--- config.mk ---
export PLATFORM = sky130hd
export DESIGN_NAME = cmas_mag
export DESIGN_NICKNAME = d
export VERILOG_FILES = /design/src/hw/rtl/cmas_pkg.sv /design/src/hw/rtl/cmas_mag.sv
export SDC_FILE = /design/constraint.sdc
export NUM_CORES = 2
export LEC_CHECK = 0
export BUFFER_PORTS_ARGS = -buffer_cell sky130_fd_sc_hd__buf_2
export CORE_MARGIN = 2
export CORE_UTILIZATION = 40
export DETAILED_ROUTE_END_ITERATION = 10
export MAX_ROUTING_LAYER = met4
export PLACE_DENSITY = 0.57
export SLEW_MARGIN = 30
export SYNTH_ARGS = -nofsm -noshare
export SYNTH_HDL_FRONTEND = slang
export SYNTH_SLANG_ARGS = --single-unit
--- constraint.sdc ---
create_clock -name clk_i -period 14.1 [get_ports clk_i]
set_input_delay 0.705 -clock clk_i [delete_from_list [all_inputs] [get_ports clk_i]]
set_output_delay 0.705 -clock clk_i [all_outputs]
set_load 0.03 [all_outputs]
<file path="src/stfs_pkg.sv">
// Shared types and constants for the sorted-table floor search block.
// Depends on nothing; every other file of the block imports it.
`timescale 1ns / 1ps

package stfs_pkg;

    // Table geometry.
    localparam int TABLE_DEPTH = 256;
    localparam int IDX_W       = $clog2(TABLE_DEPTH);
    localparam int CNT_W       = IDX_W + 1;
    localparam int KEY_W       = 32;

    // Item commands.
    localparam logic CMD_WRITE  = 1'b0;
    localparam logic CMD_LOOKUP = 1'b1;

    // Controller states, one-hot.
    typedef enum logic [4:0] {
        ST_IDLE   = 5'b00001,
        ST_CHK_LO = 5'b00010,
        ST_CHK_HI = 5'b00100,
        ST_SRCH   = 5'b01000,
        ST_EMIT   = 5'b10000
    } state_t;

    // Commands from the controller to the datapath.
    typedef struct packed {
        logic wr_en;
        logic start;
        logic chk_lo;
        logic chk_hi;
        logic srch;
        logic emit;
    } ctrl_cmd_t;

    // Status from the datapath to the controller.
    typedef struct packed {
        logic done;
        logic out_free;
    } dp_stat_t;

endpackage

</file>
<file path="src/stfs_ctrl.sv">
// Controller state machine of the floor search block.
// Depends on stfs_pkg for the state encoding and the command and status structs.
`timescale 1ns / 1ps

module stfs_ctrl (
    input  logic               clk,
    input  logic               rst_n,
    input  logic               in_valid,
    input  logic               cmd,
    output logic               in_stall,
    input  stfs_pkg::dp_stat_t stat,
    output stfs_pkg::ctrl_cmd_t ctl
);
    import stfs_pkg::*;

    state_t state_reg;
    state_t state_next;
    logic   idle;

    assign idle     = (state_reg == ST_IDLE);
    assign in_stall = !idle;

    always_comb
    begin
        ctl        = '0;
        ctl.wr_en  = idle && in_valid && (cmd == CMD_WRITE);
        ctl.start  = idle && in_valid && (cmd == CMD_LOOKUP);
        ctl.chk_lo = (state_reg == ST_CHK_LO);
        ctl.chk_hi = (state_reg == ST_CHK_HI);
        ctl.srch   = (state_reg == ST_SRCH);
        ctl.emit   = (state_reg == ST_EMIT);
    end

    always_comb
    begin
        state_next = state_reg;
        unique case (state_reg)
            ST_IDLE:
            begin
                if (ctl.start)
                begin
                    state_next = ST_CHK_LO;
                end
            end
            ST_CHK_LO:
            begin
                state_next = ST_CHK_HI;
            end
            ST_CHK_HI, ST_SRCH:
            begin
                state_next = stat.done ? ST_EMIT : ST_SRCH;
            end
            ST_EMIT:
            begin
                if (stat.out_free)
                begin
                    state_next = ST_IDLE;
                end
            end
            default:
            begin
                state_next = ST_IDLE;
            end
        endcase
    end

    always_ff @(posedge clk or negedge rst_n)
    begin
        if (!rst_n)
        begin
            state_reg <= ST_IDLE;
        end
        else
        begin
            state_reg <= state_next;
        end
    end

endmodule

</file>
<file path="config.mk">
export PLATFORM = sky130hd
export DESIGN_NAME = stfs_ctrl
export DESIGN_NICKNAME = d
export VERILOG_FILES = /design/src/stfs_pkg.sv /design/src/stfs_ctrl.sv
export SDC_FILE = /design/constraint.sdc
export NUM_CORES = 1
export LEC_CHECK = 0
export CAP_MARGIN = 5
export CORE_AREA = 4 4 41 43
export CTS_BUF_LIST = sky130_fd_sc_hd__clkbuf_16
export DETAILED_ROUTE_END_ITERATION = 6
export DIE_AREA = 0 0 45 47
export DONT_BUFFER_PORTS = 1
export GPL_ROUTABILITY_DRIVEN = 0
export SKIP_CTS_REPAIR_TIMING = 1
export SLEW_MARGIN = 20
export SYNTH_ARGS = -nofsm -noshare
export SYNTH_HDL_FRONTEND = slang
export SYNTH_SLANG_ARGS = --single-unit
</file>
<file path="constraint.sdc">
create_clock -name clk -period 2.8 [get_ports clk]
set_clock_uncertainty 0.1 [all_clocks]
set_input_delay 0.28 -clock clk [delete_from_list [all_inputs] [get_ports clk]]
set_output_delay 0.28 -clock clk [all_outputs]
set_load 0.02 [all_outputs]
</file>
**config.mk**
```make
export PLATFORM = sky130hd
export DESIGN_NAME = vario_beep_cadence_core
export DESIGN_NICKNAME = d
export VERILOG_FILES = /design/src/rtl/vbc_pkg.sv /design/src/rtl/vbc_cfg.sv /design/src/rtl/vbc_ctrl.sv /design/src/rtl/vbc_dp.sv /design/src/rtl/vario_beep_cadence_core.sv
export SDC_FILE = /design/constraint.sdc
export NUM_CORES = 1
export LEC_CHECK = 0
export BUFFER_PORTS_ARGS = -buffer_cell sky130_fd_sc_hd__buf_2
export CORE_MARGIN = 1.5
export CORE_UTILIZATION = 30
export CTS_BUF_LIST = sky130_fd_sc_hd__clkbuf_4 sky130_fd_sc_hd__clkbuf_8
export DETAILED_ROUTE_END_ITERATION = 12
export PLACE_DENSITY = 0.4
export SYNTH_ARGS = -nofsm -noshare
export SYNTH_HDL_FRONTEND = slang
export SYNTH_SLANG_ARGS = --single-unit
```
**constraint.sdc**
```tcl
create_clock -name clk_i -period 18.1 [get_ports clk_i]
set_clock_uncertainty 0.05 [all_clocks]
set_input_delay 0.905 -clock clk_i [delete_from_list [all_inputs] [get_ports clk_i]]
set_output_delay 0.905 -clock clk_i [all_outputs]
set_load 0.01 [all_outputs]
```
--- config.mk ---
export PLATFORM = sky130hd
export DESIGN_NAME = escape_sequence_decoder
export DESIGN_NICKNAME = d
export VERILOG_FILES = /design/src/design/esd_pkg.sv /design/src/design/esd_front.sv /design/src/design/esd_queue.sv /design/src/design/esd_back.sv /design/src/design/escape_sequence_decoder.sv
export VERILOG_INCLUDE_DIRS = /design/src /design/src/design
export SDC_FILE = /design/constraint.sdc
export NUM_CORES = 1
export LEC_CHECK = 0
export BUFFER_PORTS_ARGS = -buffer_cell sky130_fd_sc_hd__buf_4
export CAP_MARGIN = 20
export CORE_MARGIN = 3
export CORE_UTILIZATION = 52
export CTS_CLUSTER_SIZE = 24
export DETAILED_ROUTE_END_ITERATION = 7
export PLACE_DENSITY = 0.73
export SETUP_SLACK_MARGIN = 0.2
export SLEW_MARGIN = 20
export SYNTH_ARGS = -nofsm -noshare
export SYNTH_HDL_FRONTEND = slang
export SYNTH_HIERARCHICAL = 1
export SYNTH_SLANG_ARGS = --single-unit
--- constraint.sdc ---
create_clock -name aclk -period 4.4 [get_ports aclk]
set_input_delay 0.88 -clock aclk [delete_from_list [all_inputs] [get_ports aclk]]
set_output_delay 0.88 -clock aclk [all_outputs]
set_load 0.02 [all_outputs]
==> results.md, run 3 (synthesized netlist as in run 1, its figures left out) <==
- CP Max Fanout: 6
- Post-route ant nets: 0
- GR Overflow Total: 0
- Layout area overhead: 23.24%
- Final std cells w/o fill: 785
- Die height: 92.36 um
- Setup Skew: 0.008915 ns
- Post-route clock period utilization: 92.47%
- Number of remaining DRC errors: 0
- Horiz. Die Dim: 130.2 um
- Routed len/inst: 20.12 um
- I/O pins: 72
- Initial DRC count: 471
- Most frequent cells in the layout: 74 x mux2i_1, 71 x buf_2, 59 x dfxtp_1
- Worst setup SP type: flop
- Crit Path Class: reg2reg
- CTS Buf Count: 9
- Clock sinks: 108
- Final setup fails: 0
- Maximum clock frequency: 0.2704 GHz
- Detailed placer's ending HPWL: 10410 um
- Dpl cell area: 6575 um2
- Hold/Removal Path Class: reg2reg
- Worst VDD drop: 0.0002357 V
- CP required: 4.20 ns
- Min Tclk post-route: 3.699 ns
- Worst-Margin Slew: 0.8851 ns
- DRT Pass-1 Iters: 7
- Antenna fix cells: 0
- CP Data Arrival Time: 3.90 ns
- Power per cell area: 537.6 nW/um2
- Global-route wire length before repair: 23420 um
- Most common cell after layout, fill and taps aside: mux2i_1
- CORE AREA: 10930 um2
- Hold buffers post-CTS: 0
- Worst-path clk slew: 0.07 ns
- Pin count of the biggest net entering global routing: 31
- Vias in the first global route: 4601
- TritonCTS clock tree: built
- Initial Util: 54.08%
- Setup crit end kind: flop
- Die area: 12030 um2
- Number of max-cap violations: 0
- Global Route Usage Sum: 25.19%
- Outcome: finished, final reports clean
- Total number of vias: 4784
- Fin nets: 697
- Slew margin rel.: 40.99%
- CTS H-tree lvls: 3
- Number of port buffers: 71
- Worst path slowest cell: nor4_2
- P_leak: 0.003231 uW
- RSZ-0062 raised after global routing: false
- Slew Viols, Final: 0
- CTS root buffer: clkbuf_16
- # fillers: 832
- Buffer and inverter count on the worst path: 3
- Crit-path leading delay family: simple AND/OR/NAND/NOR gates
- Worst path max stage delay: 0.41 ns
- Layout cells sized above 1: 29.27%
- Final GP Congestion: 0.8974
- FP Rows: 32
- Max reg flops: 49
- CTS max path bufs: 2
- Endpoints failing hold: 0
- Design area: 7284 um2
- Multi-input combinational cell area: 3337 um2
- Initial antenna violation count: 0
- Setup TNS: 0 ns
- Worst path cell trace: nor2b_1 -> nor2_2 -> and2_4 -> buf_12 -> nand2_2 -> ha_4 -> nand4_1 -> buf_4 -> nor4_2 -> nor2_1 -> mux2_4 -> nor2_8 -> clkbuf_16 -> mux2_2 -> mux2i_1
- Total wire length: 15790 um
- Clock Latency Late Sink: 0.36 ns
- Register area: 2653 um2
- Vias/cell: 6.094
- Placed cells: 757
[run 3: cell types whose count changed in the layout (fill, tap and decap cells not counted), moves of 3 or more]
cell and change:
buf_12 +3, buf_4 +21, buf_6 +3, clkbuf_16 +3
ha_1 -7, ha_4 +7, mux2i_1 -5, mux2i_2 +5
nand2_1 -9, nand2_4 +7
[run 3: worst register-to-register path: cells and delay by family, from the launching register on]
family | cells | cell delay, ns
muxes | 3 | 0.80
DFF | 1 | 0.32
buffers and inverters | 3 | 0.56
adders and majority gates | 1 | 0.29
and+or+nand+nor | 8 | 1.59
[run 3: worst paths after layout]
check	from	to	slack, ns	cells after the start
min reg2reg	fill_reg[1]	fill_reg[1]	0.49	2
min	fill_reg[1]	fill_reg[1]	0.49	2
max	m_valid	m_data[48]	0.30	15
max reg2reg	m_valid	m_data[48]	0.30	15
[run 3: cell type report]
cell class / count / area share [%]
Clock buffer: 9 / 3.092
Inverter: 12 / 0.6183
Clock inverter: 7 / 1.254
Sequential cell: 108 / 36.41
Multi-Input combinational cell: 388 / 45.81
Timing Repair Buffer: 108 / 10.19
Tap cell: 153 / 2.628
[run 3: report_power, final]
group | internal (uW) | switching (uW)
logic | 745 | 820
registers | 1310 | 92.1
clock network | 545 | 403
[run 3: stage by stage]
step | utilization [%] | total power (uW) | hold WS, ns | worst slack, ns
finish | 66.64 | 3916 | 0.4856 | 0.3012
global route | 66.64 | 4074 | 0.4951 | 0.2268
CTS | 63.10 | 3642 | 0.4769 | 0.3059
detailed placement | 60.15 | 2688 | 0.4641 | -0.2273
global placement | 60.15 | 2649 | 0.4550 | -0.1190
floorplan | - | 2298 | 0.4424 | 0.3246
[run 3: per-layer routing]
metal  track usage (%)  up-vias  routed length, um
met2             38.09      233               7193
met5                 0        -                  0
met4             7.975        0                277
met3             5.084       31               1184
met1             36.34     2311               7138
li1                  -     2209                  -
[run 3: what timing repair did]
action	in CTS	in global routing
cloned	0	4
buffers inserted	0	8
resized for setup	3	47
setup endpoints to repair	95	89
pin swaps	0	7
[src/rtl/core/gsg_pkg.sv]
`timescale 1ns / 1ps
`default_nettype none

package gsg_pkg;

    // Configuration register indexes
    localparam int CFG_IDX_W  = 3;
    localparam int CFG_DATA_W = 16;

    localparam logic [CFG_IDX_W-1:0] CFG_SLICE   = 3'd0;
    localparam logic [CFG_IDX_W-1:0] CFG_SCATTER = 3'd1;
    localparam logic [CFG_IDX_W-1:0] CFG_FREEZE  = 3'd2;
    localparam logic [CFG_IDX_W-1:0] CFG_ATTACK  = 3'd3;
    localparam logic [CFG_IDX_W-1:0] CFG_RELEASE = 3'd4;

    localparam int SLICE_CFG_W = 15;
    localparam int COEF_W      = 16;
    localparam int SLICE_W     = 16;
    localparam int WP_W        = 15;

    localparam logic [SLICE_CFG_W-1:0] SLICE_RST   = 15'd2756;
    localparam logic [COEF_W-1:0]      SCATTER_RST = 16'd32768;
    localparam logic                   FREEZE_RST  = 1'b1;
    localparam logic [COEF_W-1:0]      ATTACK_RST  = 16'd64068;
    localparam logic [COEF_W-1:0]      RELEASE_RST = 16'd65521;

    localparam logic [SLICE_W-1:0] SLICE_MIN = 16'd64;
    // scatter_level * 100 > 65536 is the same as scatter_level > 655
    localparam logic [COEF_W-1:0]  SCATTER_MIN = 16'd655;

    localparam int               LFSR_W    = 32;
    localparam logic [LFSR_W-1:0] LFSR_TAPS = 32'h8020_0003;
    localparam logic [LFSR_W-1:0] LFSR_SEED = 32'h0000_0001;

    localparam int REM_DVD_W = 32;
    localparam int REM_DVS_W = 16;

    typedef struct packed {
        logic                 start;
        logic [REM_DVD_W-1:0] dividend;
        logic [REM_DVS_W-1:0] divisor;
    } rem_req_t;

    typedef struct packed {
        logic                 done;
        logic [REM_DVS_W-1:0] remainder;
    } rem_rsp_t;

endpackage

`default_nettype wire

[src/rtl/core/gsg_rem.sv]
`timescale 1ns / 1ps
`default_nettype none

// Restoring remainder, two dividend bits per cycle.
module gsg_rem (
    input  wire logic              aclk,
    input  wire logic              aresetn,
    input  wire gsg_pkg::rem_req_t req,
    output gsg_pkg::rem_rsp_t      rsp
);

    import gsg_pkg::*;

    localparam int BITS_PER_CYC = 2;
    localparam int CNT_W        = $clog2(REM_DVD_W / BITS_PER_CYC);

    logic [REM_DVS_W:0]   rem_reg, rem_next;
    logic [REM_DVD_W-1:0] dvd_reg;
    logic [REM_DVS_W-1:0] dvs_reg;
    logic [CNT_W-1:0]     cnt_reg;
    logic                 busy_reg;
    logic                 done_reg;

    always_comb begin
        logic [REM_DVS_W:0] r;
        r = rem_reg;
        for (int k = 0; k < BITS_PER_CYC; k++) begin
            r = {r[REM_DVS_W-1:0], dvd_reg[REM_DVD_W-1-k]};
            if (r >= {1'b0, dvs_reg}) begin
                r = r - {1'b0, dvs_reg};
            end
        end
        rem_next = r;
    end

    always_ff @(posedge aclk) begin
        if (!aresetn) begin
            busy_reg <= 1'b0;
            done_reg <= 1'b0;
            cnt_reg  <= '0;
        end else begin
            done_reg <= 1'b0;
            if (req.start) begin
                busy_reg <= 1'b1;
                cnt_reg  <= '1;
            end else if (busy_reg) begin
                cnt_reg <= cnt_reg - 1'b1;
                if (cnt_reg == '0) begin
                    busy_reg <= 1'b0;
                    done_reg <= 1'b1;
                end
            end
        end
    end

    always_ff @(posedge aclk) begin
        if (req.start) begin
            rem_reg <= '0;
            dvd_reg <= req.dividend;
            dvs_reg <= req.divisor;
        end else if (busy_reg) begin
            rem_reg <= rem_next;
            dvd_reg <= dvd_reg << BITS_PER_CYC;
        end
    end

    assign rsp.done      = done_reg;
    assign rsp.remainder = rem_reg[REM_DVS_W-1:0];

endmodule

`default_nettype wire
┄┄┄┄┄┄┄┄┄┄
_What is required_:
Reproduce, word for word and in full, only the lines above that start at the line with "results.md, run 3" and run through the line with "- Die height: 92.36 um", both ends included.

_Output for this exercise_:
==> results.md, run 3 (synthesized netlist as in run 1, its figures left out) <==
- CP Max Fanout: 6
- Post-route ant nets: 0
- GR Overflow Total: 0
- Layout area overhead: 23.24%
- Final std cells w/o fill: 785
- Die height: 92.36 um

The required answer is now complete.